## [Exercise requirements]
All lines holding the word "constant" in the listing below need to be copied.

(Records for the exercise begins)

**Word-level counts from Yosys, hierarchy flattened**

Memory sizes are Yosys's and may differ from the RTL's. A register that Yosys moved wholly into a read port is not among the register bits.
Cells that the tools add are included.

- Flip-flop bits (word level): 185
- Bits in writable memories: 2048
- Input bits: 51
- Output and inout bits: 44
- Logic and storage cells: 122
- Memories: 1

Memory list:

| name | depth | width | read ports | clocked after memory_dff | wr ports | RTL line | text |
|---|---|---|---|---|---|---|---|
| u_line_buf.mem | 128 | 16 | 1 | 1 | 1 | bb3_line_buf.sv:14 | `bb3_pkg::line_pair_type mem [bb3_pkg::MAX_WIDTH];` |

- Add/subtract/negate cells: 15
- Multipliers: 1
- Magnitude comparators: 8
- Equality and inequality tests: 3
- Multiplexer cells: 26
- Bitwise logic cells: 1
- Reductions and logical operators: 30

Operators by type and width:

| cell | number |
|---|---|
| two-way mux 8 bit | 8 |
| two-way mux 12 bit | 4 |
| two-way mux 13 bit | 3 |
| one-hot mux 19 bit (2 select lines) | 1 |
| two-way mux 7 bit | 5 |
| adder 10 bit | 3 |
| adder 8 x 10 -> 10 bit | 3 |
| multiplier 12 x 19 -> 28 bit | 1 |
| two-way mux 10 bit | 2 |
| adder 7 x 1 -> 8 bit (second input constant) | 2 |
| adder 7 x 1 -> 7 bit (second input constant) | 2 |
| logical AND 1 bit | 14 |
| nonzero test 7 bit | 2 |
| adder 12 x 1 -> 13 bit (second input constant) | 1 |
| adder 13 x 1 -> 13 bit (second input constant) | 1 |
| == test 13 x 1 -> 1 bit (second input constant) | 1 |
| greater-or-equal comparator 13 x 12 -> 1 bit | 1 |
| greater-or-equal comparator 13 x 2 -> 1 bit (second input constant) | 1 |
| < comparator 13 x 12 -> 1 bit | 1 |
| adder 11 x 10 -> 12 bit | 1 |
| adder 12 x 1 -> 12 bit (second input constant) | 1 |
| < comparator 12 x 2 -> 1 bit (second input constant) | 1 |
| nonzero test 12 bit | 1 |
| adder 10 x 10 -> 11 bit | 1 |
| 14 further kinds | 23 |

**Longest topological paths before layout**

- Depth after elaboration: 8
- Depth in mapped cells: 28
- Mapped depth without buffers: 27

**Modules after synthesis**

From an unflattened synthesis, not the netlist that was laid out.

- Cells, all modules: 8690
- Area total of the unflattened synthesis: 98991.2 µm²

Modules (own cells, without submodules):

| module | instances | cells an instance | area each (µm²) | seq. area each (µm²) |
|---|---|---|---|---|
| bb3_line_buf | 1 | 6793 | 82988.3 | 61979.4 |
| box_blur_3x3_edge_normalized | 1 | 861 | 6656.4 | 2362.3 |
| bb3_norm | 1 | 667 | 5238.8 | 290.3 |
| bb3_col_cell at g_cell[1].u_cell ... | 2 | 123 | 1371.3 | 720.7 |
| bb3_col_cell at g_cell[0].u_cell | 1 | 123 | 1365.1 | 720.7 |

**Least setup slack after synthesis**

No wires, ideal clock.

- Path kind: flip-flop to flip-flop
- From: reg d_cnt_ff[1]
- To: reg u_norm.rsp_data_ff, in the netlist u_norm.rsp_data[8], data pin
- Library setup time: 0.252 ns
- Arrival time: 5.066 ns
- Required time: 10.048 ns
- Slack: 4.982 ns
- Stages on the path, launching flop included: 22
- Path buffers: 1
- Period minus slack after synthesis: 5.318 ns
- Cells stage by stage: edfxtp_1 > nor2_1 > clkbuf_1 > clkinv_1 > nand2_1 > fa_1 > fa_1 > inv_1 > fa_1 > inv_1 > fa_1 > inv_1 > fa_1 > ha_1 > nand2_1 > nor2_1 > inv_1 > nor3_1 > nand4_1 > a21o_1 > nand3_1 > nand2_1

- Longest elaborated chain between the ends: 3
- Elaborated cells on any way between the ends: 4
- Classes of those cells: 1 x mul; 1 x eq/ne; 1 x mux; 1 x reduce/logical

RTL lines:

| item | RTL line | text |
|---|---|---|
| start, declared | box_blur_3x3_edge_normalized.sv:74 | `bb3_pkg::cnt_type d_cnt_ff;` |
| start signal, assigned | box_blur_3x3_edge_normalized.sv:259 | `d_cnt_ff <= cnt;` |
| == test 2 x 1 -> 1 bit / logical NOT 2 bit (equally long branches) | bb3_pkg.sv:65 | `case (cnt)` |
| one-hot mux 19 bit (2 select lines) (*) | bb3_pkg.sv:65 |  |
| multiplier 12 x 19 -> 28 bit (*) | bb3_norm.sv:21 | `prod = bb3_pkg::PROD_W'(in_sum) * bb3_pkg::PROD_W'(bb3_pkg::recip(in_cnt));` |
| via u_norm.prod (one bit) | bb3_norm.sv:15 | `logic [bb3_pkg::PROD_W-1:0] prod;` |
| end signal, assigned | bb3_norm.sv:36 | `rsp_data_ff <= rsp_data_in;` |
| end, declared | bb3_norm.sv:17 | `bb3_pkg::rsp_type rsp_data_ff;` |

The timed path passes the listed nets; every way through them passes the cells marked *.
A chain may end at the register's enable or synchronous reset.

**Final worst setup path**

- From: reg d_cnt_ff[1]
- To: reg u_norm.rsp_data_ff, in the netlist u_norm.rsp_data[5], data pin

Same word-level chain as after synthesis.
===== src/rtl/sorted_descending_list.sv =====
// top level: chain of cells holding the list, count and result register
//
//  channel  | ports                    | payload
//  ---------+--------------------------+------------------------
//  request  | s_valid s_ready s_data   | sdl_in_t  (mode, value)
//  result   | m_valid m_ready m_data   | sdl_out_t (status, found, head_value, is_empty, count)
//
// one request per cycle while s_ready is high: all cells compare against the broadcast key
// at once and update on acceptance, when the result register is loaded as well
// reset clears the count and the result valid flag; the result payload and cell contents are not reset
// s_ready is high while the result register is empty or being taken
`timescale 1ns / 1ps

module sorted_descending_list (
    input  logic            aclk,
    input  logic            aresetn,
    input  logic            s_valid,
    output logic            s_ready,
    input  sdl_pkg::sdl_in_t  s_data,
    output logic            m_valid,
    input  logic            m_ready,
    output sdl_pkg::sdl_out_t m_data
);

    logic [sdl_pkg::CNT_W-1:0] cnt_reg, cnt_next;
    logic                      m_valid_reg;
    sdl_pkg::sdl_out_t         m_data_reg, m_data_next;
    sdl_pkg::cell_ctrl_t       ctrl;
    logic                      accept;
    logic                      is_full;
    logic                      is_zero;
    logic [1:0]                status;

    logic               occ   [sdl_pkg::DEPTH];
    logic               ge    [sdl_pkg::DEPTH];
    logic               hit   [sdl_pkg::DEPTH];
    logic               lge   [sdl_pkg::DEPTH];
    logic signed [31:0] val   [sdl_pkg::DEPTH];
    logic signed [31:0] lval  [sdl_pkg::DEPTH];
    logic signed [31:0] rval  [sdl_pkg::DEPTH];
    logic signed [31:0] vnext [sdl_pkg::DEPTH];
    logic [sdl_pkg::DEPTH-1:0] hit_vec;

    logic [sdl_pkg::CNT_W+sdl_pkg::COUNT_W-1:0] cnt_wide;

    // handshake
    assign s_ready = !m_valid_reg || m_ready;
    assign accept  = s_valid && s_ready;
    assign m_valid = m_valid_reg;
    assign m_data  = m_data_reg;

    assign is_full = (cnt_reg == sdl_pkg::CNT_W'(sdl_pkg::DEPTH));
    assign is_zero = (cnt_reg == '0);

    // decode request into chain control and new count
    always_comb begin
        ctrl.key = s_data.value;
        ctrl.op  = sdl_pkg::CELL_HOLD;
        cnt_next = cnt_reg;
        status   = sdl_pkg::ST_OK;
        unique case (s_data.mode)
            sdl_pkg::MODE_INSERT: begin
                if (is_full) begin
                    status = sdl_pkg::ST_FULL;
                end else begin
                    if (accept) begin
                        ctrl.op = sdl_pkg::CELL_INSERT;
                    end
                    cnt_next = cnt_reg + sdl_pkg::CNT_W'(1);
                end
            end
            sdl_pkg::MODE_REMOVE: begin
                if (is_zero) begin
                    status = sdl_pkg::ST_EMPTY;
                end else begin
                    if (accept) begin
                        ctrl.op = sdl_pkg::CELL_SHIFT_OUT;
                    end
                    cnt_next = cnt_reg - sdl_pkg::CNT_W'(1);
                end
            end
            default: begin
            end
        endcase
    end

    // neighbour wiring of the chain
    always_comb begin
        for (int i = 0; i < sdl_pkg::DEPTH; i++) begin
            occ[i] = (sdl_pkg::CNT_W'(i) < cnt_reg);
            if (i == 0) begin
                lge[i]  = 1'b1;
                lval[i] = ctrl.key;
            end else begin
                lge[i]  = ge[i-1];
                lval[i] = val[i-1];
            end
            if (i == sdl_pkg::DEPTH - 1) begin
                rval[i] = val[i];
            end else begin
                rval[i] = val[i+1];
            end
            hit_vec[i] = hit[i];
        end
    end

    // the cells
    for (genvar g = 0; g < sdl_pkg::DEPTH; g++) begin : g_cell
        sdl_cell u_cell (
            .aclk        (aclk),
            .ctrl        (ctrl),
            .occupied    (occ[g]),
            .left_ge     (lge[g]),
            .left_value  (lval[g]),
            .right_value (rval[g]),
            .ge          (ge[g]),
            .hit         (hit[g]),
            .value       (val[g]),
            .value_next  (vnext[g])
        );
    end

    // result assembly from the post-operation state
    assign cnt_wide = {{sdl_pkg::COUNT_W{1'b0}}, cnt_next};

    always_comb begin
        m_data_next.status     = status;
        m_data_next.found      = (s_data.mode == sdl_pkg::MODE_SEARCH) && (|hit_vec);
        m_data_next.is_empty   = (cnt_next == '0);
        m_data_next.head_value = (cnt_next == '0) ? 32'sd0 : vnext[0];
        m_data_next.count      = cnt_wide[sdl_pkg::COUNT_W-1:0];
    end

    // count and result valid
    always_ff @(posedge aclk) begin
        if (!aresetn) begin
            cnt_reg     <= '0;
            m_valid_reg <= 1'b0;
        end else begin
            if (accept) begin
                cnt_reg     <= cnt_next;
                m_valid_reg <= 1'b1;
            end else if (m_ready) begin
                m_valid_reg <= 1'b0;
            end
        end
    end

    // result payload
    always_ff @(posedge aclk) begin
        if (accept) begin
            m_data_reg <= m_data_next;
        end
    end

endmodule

(Records for the exercise ends)

## [Answer space]
| adder 7 x 1 -> 8 bit (second input constant) | 2 |
| adder 7 x 1 -> 7 bit (second input constant) | 2 |
| adder 12 x 1 -> 13 bit (second input constant) | 1 |
| adder 13 x 1 -> 13 bit (second input constant) | 1 |
| == test 13 x 1 -> 1 bit (second input constant) | 1 |
| greater-or-equal comparator 13 x 2 -> 1 bit (second input constant) | 1 |
| adder 12 x 1 -> 12 bit (second input constant) | 1 |
| < comparator 12 x 2 -> 1 bit (second input constant) | 1 |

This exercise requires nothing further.